Che sotto il pretesto del rispetto e della non discriminazione – principi ovviamente giusti e pure profondamente cristiani, nei confronti di tutte le persone – le potenti lobbies omosessuali (e Lgbt) stiano progressivamente imponendo a tutti i governi occidentali (e tendenzialmente a tutto il mondo, persino con ricatti di tipo legale ed economico) di promuovere l’omosessualità e la teoria “gender” (genere sessuale come libera scelta individuale!), persino nelle scuole primarie, è un dato purtroppo evidente. Così come è chiaro che tale imposizione assuma sempre più le caratteristiche vere e proprie di una dittatura (l’attuarsi appunto della annunciata “dittatura del relativismo”), con tanto di divieto, tipico appunto delle dittature, di poter dissentire, pena non solo l’ostracismo sociale ma di poter subire pesantissime conseguenze penali e persino economiche (anche per le grandi industrie, come visto nel caso Barilla e non solo – v. News del 2.09.2015, in Archivio). E’ addirittura sempre più evidente come sia ormai impossibile dissentire dai dogmi di tale ideologia e crescente dittatura persino da parte dei membri dello stesso mondo omosessuale (come si vide ad esempio già nel caso Dolce & Gabbana – v. stessa News).

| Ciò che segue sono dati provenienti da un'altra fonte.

==> src/cawa_pkg.sv <==
package cawa_pkg;

  // Field widths
  localparam int RAW_W      = 16;
  localparam int GAIN_W     = 26;
  localparam int OFF_W      = 45;
  localparam int PROD_W     = RAW_W + GAIN_W + 1;
  localparam int SUM_W      = 58;
  localparam int MEAN_W     = 32;
  localparam int CNT_OUT_W  = 13;
  localparam int N_AXIS     = 3;
  localparam int AXIS_W     = 2;

  // Q24 sums to Q16 means: drop eight fraction bits before dividing
  localparam int FRAC_SHIFT = 8;
  localparam int DVD_W      = SUM_W - FRAC_SHIFT;

  localparam int MAX_WINDOW_DEF = 4096;

  // Stream and configuration port widths
  localparam int IN_TDATA_W  = N_AXIS * RAW_W;
  localparam int OUT_FIELD_W = N_AXIS * MEAN_W + CNT_OUT_W + 2;
  localparam int OUT_TDATA_W = ((OUT_FIELD_W + 7) / 8) * 8;
  localparam int CFG_IDX_W   = 3;
  localparam int CFG_DATA_W  = OFF_W;

  // Register indexes
  localparam logic [CFG_IDX_W-1:0] CFG_GAIN_X = 3'd0;
  localparam logic [CFG_IDX_W-1:0] CFG_GAIN_Y = 3'd1;
  localparam logic [CFG_IDX_W-1:0] CFG_GAIN_Z = 3'd2;
  localparam logic [CFG_IDX_W-1:0] CFG_OFF_X  = 3'd3;
  localparam logic [CFG_IDX_W-1:0] CFG_OFF_Y  = 3'd4;
  localparam logic [CFG_IDX_W-1:0] CFG_OFF_Z  = 3'd5;

  // Operation codes carried in tuser
  localparam logic OP_SAMPLE = 1'b0;
  localparam logic OP_TICK   = 1'b1;

  // Saturation limits of a Q16 mean
  localparam logic [MEAN_W-1:0] MEAN_POS_MAX = 32'h7FFF_FFFF;
  localparam logic [MEAN_W-1:0] MEAN_NEG_MAG = 32'h8000_0000;

  localparam logic [AXIS_W-1:0] AXIS_LAST = 2'd2;

  typedef logic [AXIS_W-1:0] axis_t;

  typedef enum logic [2:0] {
    ST_IDLE,
    ST_MUL,
    ST_ACC,
    ST_DIV_GO,
    ST_DIV_RUN,
    ST_EMIT
  } seq_state_t;

  // Control word from the sequencer to the accumulator datapath
  typedef struct packed {
    logic  mul_en;
    logic  acc_en;
    logic  clr;
    axis_t axis;
  } acc_ctrl_t;

endpackage

==> src/cawa_accum.sv <==
module cawa_accum
  import cawa_pkg::*;
(
  input  logic                              clk,
  input  logic                              rst_n,
  input  acc_ctrl_t                         ctrl,
  input  logic [N_AXIS-1:0][RAW_W-1:0]      raw,
  input  logic [N_AXIS-1:0][GAIN_W-1:0]     gain,
  input  logic [N_AXIS-1:0][OFF_W-1:0]      offset,
  output logic [N_AXIS-1:0][SUM_W-1:0]      sum
);

  logic signed [PROD_W-1:0] prod_r;
  logic [N_AXIS-1:0][SUM_W-1:0] sum_r;
  logic signed [RAW_W-1:0]  raw_sel;
  logic signed [GAIN_W:0]   gain_sel;
  logic [SUM_W-1:0]         prod_ext;
  logic [SUM_W-1:0]         off_ext;
  logic [SUM_W-1:0]         sum_nxt;

  // Select the axis operands for the shared multiplier
  assign raw_sel  = $signed(raw[ctrl.axis]);
  assign gain_sel = $signed({1'b0, gain[ctrl.axis]});

  // Register the product of one axis
  always_ff @(posedge clk) begin
    if (ctrl.mul_en) begin
      prod_r <= raw_sel * gain_sel;
    end
  end

  // Sign-extend product and bias to the sum width, then accumulate
  assign prod_ext = {{(SUM_W-PROD_W){prod_r[PROD_W-1]}}, prod_r};
  assign off_ext  = {{(SUM_W-OFF_W){offset[ctrl.axis][OFF_W-1]}}, offset[ctrl.axis]};
  assign sum_nxt  = sum_r[ctrl.axis] + prod_ext - off_ext;

  always_ff @(posedge clk) begin
    if (!rst_n || ctrl.clr) begin
      sum_r <= '0;
    end else if (ctrl.acc_en) begin
      sum_r[ctrl.axis] <= sum_nxt;
    end
  end

  assign sum = sum_r;

endmodule

==> src/cawa_div.sv <==
module cawa_div
  import cawa_pkg::*;
#(
  parameter int DVD_BITS = DVD_W,
  parameter int DVS_BITS = 13
) (
  input  logic                clk,
  input  logic                rst_n,
  input  logic                start,
  input  logic [DVD_BITS-1:0] dividend,
  input  logic [DVS_BITS-1:0] divisor,
  output logic                busy,
  output logic                done,
  output logic [DVD_BITS-1:0] quotient
);

  localparam int STEP_W = $clog2(DVD_BITS);

  logic                busy_r;
  logic                done_r;
  logic [STEP_W-1:0]   step_r;
  logic [DVD_BITS-1:0] quo_r;
  logic [DVS_BITS-1:0] rem_r;
  logic [DVS_BITS:0]   rem_sh;
  logic [DVS_BITS:0]   rem_diff;
  logic                fits;
  logic [DVS_BITS-1:0] rem_nxt;
  logic [DVD_BITS-1:0] quo_nxt;

  // One restoring step: shift in the next dividend bit, subtract if it fits
  assign rem_sh   = {rem_r, quo_r[DVD_BITS-1]};
  assign rem_diff = rem_sh - {1'b0, divisor};
  assign fits     = (rem_sh >= {1'b0, divisor});
  assign rem_nxt  = fits ? rem_diff[DVS_BITS-1:0] : rem_sh[DVS_BITS-1:0];
  assign quo_nxt  = {quo_r[DVD_BITS-2:0], fits};

  // Step counter and handshake flags
  always_ff @(posedge clk) begin
    if (!rst_n) begin
      busy_r <= 1'b0;
      done_r <= 1'b0;
      step_r <= '0;
    end else begin
      done_r <= 1'b0;
      if (start) begin
        busy_r <= 1'b1;
        step_r <= STEP_W'(DVD_BITS - 1);
      end else if (busy_r) begin
        if (step_r == '0) begin
          busy_r <= 1'b0;
          done_r <= 1'b1;
        end
        step_r <= step_r - 1'b1;
      end
    end
  end

  // Dividend shifts out as quotient bits shift in
  always_ff @(posedge clk) begin
    if (start) begin
      quo_r <= dividend;
      rem_r <= '0;
    end else if (busy_r) begin
      quo_r <= quo_nxt;
      rem_r <= rem_nxt;
    end
  end

  assign busy     = busy_r;
  assign done     = done_r;
  assign quotient = quo_r;

endmodule
===== config.mk =====
export PLATFORM = sky130hd
export DESIGN_NAME = i2cms_ctrl
export DESIGN_NICKNAME = d
export VERILOG_FILES = /design/src/hdl/i2cms_pkg.sv /design/src/hdl/i2cms_ctrl.sv
export SDC_FILE = /design/constraint.sdc
export NUM_CORES = 1
export LEC_CHECK = 0
export BUFFER_PORTS_ARGS = -buffer_cell sky130_fd_sc_hd__buf_2
export CAP_MARGIN = 20
export CORE_MARGIN = 2
export CORE_UTILIZATION = 45
export CTS_CLUSTER_DIAMETER = 50
export DETAILED_ROUTE_END_ITERATION = 10
export HOLD_SLACK_MARGIN = 0.15
export PLACE_DENSITY_LB_ADDON = 0.2
export RECOVER_POWER = 25
export SETUP_SLACK_MARGIN = 0.1
export SLEW_MARGIN = 20
export SYNTH_ARGS = -nofsm -noshare
export SYNTH_HDL_FRONTEND = slang
export SYNTH_SLANG_ARGS = --single-unit

===== constraint.sdc =====
create_clock -name clk -period 10.55 [get_ports clk]
set_clock_uncertainty 0.05 [all_clocks]
set_input_delay 1.055 -clock clk [delete_from_list [all_inputs] [get_ports clk]]
set_output_delay 1.055 -clock clk [all_outputs]
set_load 0.01 [all_outputs]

Ecco in proposito delle inquietanti notizie, proveniente questa volta dall’Australia.

Ogni anno ad Adelaide si organizza un Festival che «celebra le diversità sessuali e di genere» (come si legge sul sito ufficiale), in altri termini una fantasmagorica festa gay. Soltanto che quest’anno la responsabile del Festival, Cassandra Liebeknecht, si è dichiarata però eterosessuale; per questo è finita sotto inchiesta “per condotta non professionale” ed è stata poi licenziata, con tanto di minacce («so dove i tuoi bambini vanno a scuola»!) da parte dei gay. La Liebeknecht ha quindi replicato, affermando che in realtà è lei stessa ad essere stata vittima di discriminazione, tanto da essere soprannominata l’“allevatrice” (termine dispregiativo in uso in una parte del mondo gay per indicare le donne eterosessuali, che appunto amano mettere al mondo i figli senza far ricorso alla fecondazione eterologa, strada obbligata per le coppie lesbiche).

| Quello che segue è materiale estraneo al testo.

===== src/rtl/core/boot_header_validator_unit.sv =====
// ---------------------------------------------------------------------------
// boot_header_validator_unit
// validates boot image header fields and reports the first failing check
// ---------------------------------------------------------------------------
// One header enters per in_ transfer: in_tdata carries the ten 32-bit header
// fields. One result leaves per out_ transfer: a 4-bit status code (0 when
// every check passes) and the payload source address image_base + offset.
// The cfg_ port writes the expected magic, version and type, the image base
// and the data and execution windows; write it only while no header is in
// flight.
// Pipeline: input register, a stage that forms the sums (payload and
// signature source, load end) and the early checks, then the region
// compares feeding the result register. A header passes through the input
// register, the stage-2 register and the result register before out_tvalid
// rises; one header per cycle is taken while out_tready does not stall.
// A stalled out_tready holds the result register; the stages behind it keep
// taking headers until all three are full, then in_tready drops.
// Reset empties the pipeline and loads the register defaults.
// ---------------------------------------------------------------------------
`include "boot_header_validator_unit_macros.svh"

module boot_header_validator_unit #(
  parameter int unsigned HEADER_BYTES = 64
) (
  input  logic                             clk,
  input  logic                             rst_n,
  // magic_word, format_version, header_length, image_type, payload_offset,
  // payload_length, signature_offset, signature_length, load_address,
  // entry_address (32 bits each, lowest first)
  input  logic [bhv_pkg::IN_DATA_W-1:0]    in_tdata,
  input  logic                             in_tvalid,
  output logic                             in_tready,
  // status [3:0], payload_source [35:4], zero pad [39:36]
  output logic [bhv_pkg::OUT_DATA_W-1:0]   out_tdata,
  output logic                             out_tvalid,
  input  logic                             out_tready,
  input  logic                             cfg_wr_en,
  input  bhv_pkg::cfg_addr_t               cfg_addr,
  input  bhv_pkg::word_t                   cfg_wdata
);

  // configuration registers
  bhv_pkg::word_t exp_magic_r, exp_version_r, exp_type_r, image_base_r;
  bhv_pkg::word_t dwin_base_r, dwin_size_r, ewin_base_r, ewin_size_r;
  bhv_pkg::word_t dwin_end_r, ewin_end_r;

  always_ff @(posedge clk) begin
    if (!rst_n) begin
      exp_magic_r   <= '0;
      exp_version_r <= '0;
      exp_type_r    <= '0;
      image_base_r  <= bhv_pkg::RST_IMAGE_BASE;
      dwin_base_r   <= bhv_pkg::RST_DWIN_BASE;
      dwin_size_r   <= bhv_pkg::RST_DWIN_SIZE;
      ewin_base_r   <= bhv_pkg::RST_EWIN_BASE;
      ewin_size_r   <= bhv_pkg::RST_EWIN_SIZE;
    end else if (cfg_wr_en) begin
      unique case (cfg_addr)
        bhv_pkg::REG_EXP_MAGIC:   exp_magic_r   <= cfg_wdata;
        bhv_pkg::REG_EXP_VERSION: exp_version_r <= cfg_wdata;
        bhv_pkg::REG_EXP_TYPE:    exp_type_r    <= cfg_wdata;
        bhv_pkg::REG_IMAGE_BASE:  image_base_r  <= cfg_wdata;
        bhv_pkg::REG_DWIN_BASE:   dwin_base_r   <= cfg_wdata;
        bhv_pkg::REG_DWIN_SIZE:   dwin_size_r   <= cfg_wdata;
        bhv_pkg::REG_EWIN_BASE:   ewin_base_r   <= cfg_wdata;
        bhv_pkg::REG_EWIN_SIZE:   ewin_size_r   <= cfg_wdata;
        default: ;
      endcase
    end
  end

  // window ends wrap to 32 bits
  always_ff @(posedge clk) begin
    dwin_end_r <= dwin_base_r + dwin_size_r;
    ewin_end_r <= ewin_base_r + ewin_size_r;
  end

  // pipeline handshake
  logic s1_vld_r, s2_vld_r, s3_vld_r;
  logic adv1, adv2, adv3;

  assign adv3      = !s3_vld_r || out_tready;
  assign adv2      = !s2_vld_r || adv3;
  assign adv1      = !s1_vld_r || adv2;
  assign in_tready = adv1;

  always_ff @(posedge clk) begin
    if (!rst_n) begin
      s1_vld_r <= 1'b0;
      s2_vld_r <= 1'b0;
      s3_vld_r <= 1'b0;
    end else begin
      if (adv1) s1_vld_r <= in_tvalid;
      if (adv2) s2_vld_r <= s1_vld_r;
      if (adv3) s3_vld_r <= s2_vld_r;
    end
  end

  // stage 1: input register
  bhv_pkg::word_t s1_magic_r, s1_version_r, s1_hlen_r, s1_type_r, s1_poff_r;
  bhv_pkg::word_t s1_plen_r, s1_soff_r, s1_slen_r, s1_load_r, s1_entry_r;

  always_ff @(posedge clk) begin
    if (adv1) begin
      s1_magic_r   <= in_tdata[31:0];
      s1_version_r <= in_tdata[63:32];
      s1_hlen_r    <= in_tdata[95:64];
      s1_type_r    <= in_tdata[127:96];
      s1_poff_r    <= in_tdata[159:128];
      s1_plen_r    <= in_tdata[191:160];
      s1_soff_r    <= in_tdata[223:192];
      s1_slen_r    <= in_tdata[255:224];
      s1_load_r    <= in_tdata[287:256];
      s1_entry_r   <= in_tdata[319:288];
    end
  end

  // stage 2: field checks and address sums
  bhv_pkg::status_t early_nxt, s2_early_r;
  bhv_pkg::word_t   s2_psrc_r, s2_ssrc_r, s2_plen_r, s2_slen_r;
  bhv_pkg::word_t   s2_load_r, s2_load_end_r, s2_entry_r;

  always_comb begin
    priority if (s1_magic_r != exp_magic_r)                  early_nxt = bhv_pkg::ST_MAGIC;
    else if (s1_version_r != exp_version_r)                  early_nxt = bhv_pkg::ST_VERSION;
    else if (s1_hlen_r != bhv_pkg::WORD_W'(HEADER_BYTES))    early_nxt = bhv_pkg::ST_HDR_LEN;
    else if (s1_type_r != exp_type_r)                        early_nxt = bhv_pkg::ST_TYPE;
    else if ((s1_poff_r[1:0] & bhv_pkg::ALIGN_MASK) != '0)   early_nxt = bhv_pkg::ST_PAY_ALIGN;
    else if ((s1_soff_r[1:0] & bhv_pkg::ALIGN_MASK) != '0)   early_nxt = bhv_pkg::ST_SIG_ALIGN;
    else if ((s1_load_r[1:0] & bhv_pkg::ALIGN_MASK) != '0)   early_nxt = bhv_pkg::ST_LOAD_ALIGN;
    else if ((s1_entry_r[1:0] & bhv_pkg::ALIGN_MASK) != '0)  early_nxt = bhv_pkg::ST_ENTRY_ALIGN;
    else if (s1_slen_r != bhv_pkg::SIG_BYTES)                early_nxt = bhv_pkg::ST_SIG_LEN;
    else if (s1_poff_r < s1_hlen_r)                          early_nxt = bhv_pkg::ST_OVERLAP;
    else                                                     early_nxt = bhv_pkg::ST_OK;
  end

  always_ff @(posedge clk) begin
    if (adv2) begin
      s2_early_r    <= early_nxt;
      s2_psrc_r     <= image_base_r + s1_poff_r;
      s2_ssrc_r     <= image_base_r + s1_soff_r;
      s2_plen_r     <= s1_plen_r;
      s2_slen_r     <= s1_slen_r;
      s2_load_r     <= s1_load_r;
      s2_load_end_r <= s1_load_r + s1_plen_r;
      s2_entry_r    <= s1_entry_r;
    end
  end

  // stage 3: region checks into the result register
  bhv_pkg::region_req_t pay_req, sig_req, load_req;
  logic pay_fit, sig_fit, load_fit;
  bhv_pkg::status_t status_nxt, s3_status_r;
  bhv_pkg::word_t   s3_psrc_r;

  assign pay_req  = '{addr: s2_psrc_r, len: s2_plen_r, base: dwin_base_r, win_end: dwin_end_r};
  assign sig_req  = '{addr: s2_ssrc_r, len: s2_slen_r, base: dwin_base_r, win_end: dwin_end_r};
  assign load_req = '{addr: s2_load_r, len: s2_plen_r, base: ewin_base_r, win_end: ewin_end_r};

  bhv_region_fit u_pay_fit  (.req(pay_req),  .fit(pay_fit));
  bhv_region_fit u_sig_fit  (.req(sig_req),  .fit(sig_fit));
  bhv_region_fit u_load_fit (.req(load_req), .fit(load_fit));

  always_comb begin
    priority if (s2_early_r != bhv_pkg::ST_OK) status_nxt = s2_early_r;
    else if (!pay_fit)                          status_nxt = bhv_pkg::ST_PAY_BOUNDS;
    else if (!sig_fit)                          status_nxt = bhv_pkg::ST_SIG_BOUNDS;
    else if (!load_fit)                         status_nxt = bhv_pkg::ST_LOAD_BOUNDS;
    else if ((s2_entry_r < s2_load_r) || (s2_entry_r >= s2_load_end_r))
                                                status_nxt = bhv_pkg::ST_ENTRY_RANGE;
    else                                        status_nxt = bhv_pkg::ST_OK;
  end

  always_ff @(posedge clk) begin
    if (adv3) begin
      s3_status_r <= status_nxt;
      s3_psrc_r   <= s2_psrc_r;
    end
  end

  assign out_tvalid = s3_vld_r;
  assign out_tdata  = {4'b0000, s3_psrc_r, s3_status_r};

  // a ready sink never backs up the input
  `BHV_ASSERT_NOW(a_ready_chain, out_tready, in_tready)
  // input only blocks when all three stages hold a header
  `BHV_ASSERT_NOW(a_full_stall, !in_tready, s1_vld_r && s2_vld_r && s3_vld_r && !out_tready)
  // a passing header always has its payload at or above the data window base
  `BHV_ASSERT_NOW(a_ok_in_window, out_tvalid && (s3_status_r == bhv_pkg::ST_OK),
                  s3_psrc_r >= dwin_base_r)
  // a stage-2 header moves into the result register when it advances
  `BHV_ASSERT_NEXT(a_stage_move, s2_vld_r && adv3, out_tvalid)

endmodule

Sempre in Australia, il capitano militare dell’Australian Air Force, Catherine McGregor, pur “transessuale” dichiarata, è stata/o cacciata/o dall’organizzazione Kaleidoscope (che si batte per le rivendicazioni dei gay), in quanto aveva osato criticare il progetto “Scuole sicure”, che con il pretesto di combattere le discriminazioni sessuali porta invece, secondo il suo intervento, gli stessi «giovani trans in un vicolo cieco».

Ancora nello stesso Paese, a Sidney, pochi giorni fa il Mercure Hotel ha improvvisamente annullato un meeting previsto in hotel di un gruppo cristiano, organizzato per discutere sul referendum sul matrimonio gay. Ebbene, la pagina Facebook dell’hotel era stata bombardata da interventi così violenti che, vien detto dai responsabili, ha letteralmente “scosso” il personale dell’hotel, tanto da annullare appunto il previsto incontro.

Sempre a Sidney, la cantante lirica georgiana Tamar Iveri, che nel 2014 aveva usato su Facebook toni pesanti sul Gay Pride svoltosi a Tiblisi, nonostante abbia poi confessato che quelle frasi erano state scritte dal marito, è stata cancellata dall’opera e non ha potuto cantare nel suo ruolo (nell’Otello) come da programma all’Opera di Sidney.

Tale violenta discriminazione contro gli eterosessuali ha colpito ovviamente anche l’arcidiocesi di Sidney, la quale, avendo pubblicato l’opuscolo “Non si scherza con il matrimonio”, a difesa della famiglia e contro le unioni gay e para-matrimoni omosessuali, è stata non solo colpita da pesanti e innumerevoli insulti sui social-media, ma è stata addirittura trascinata davanti alla Commissione anti-discriminazione.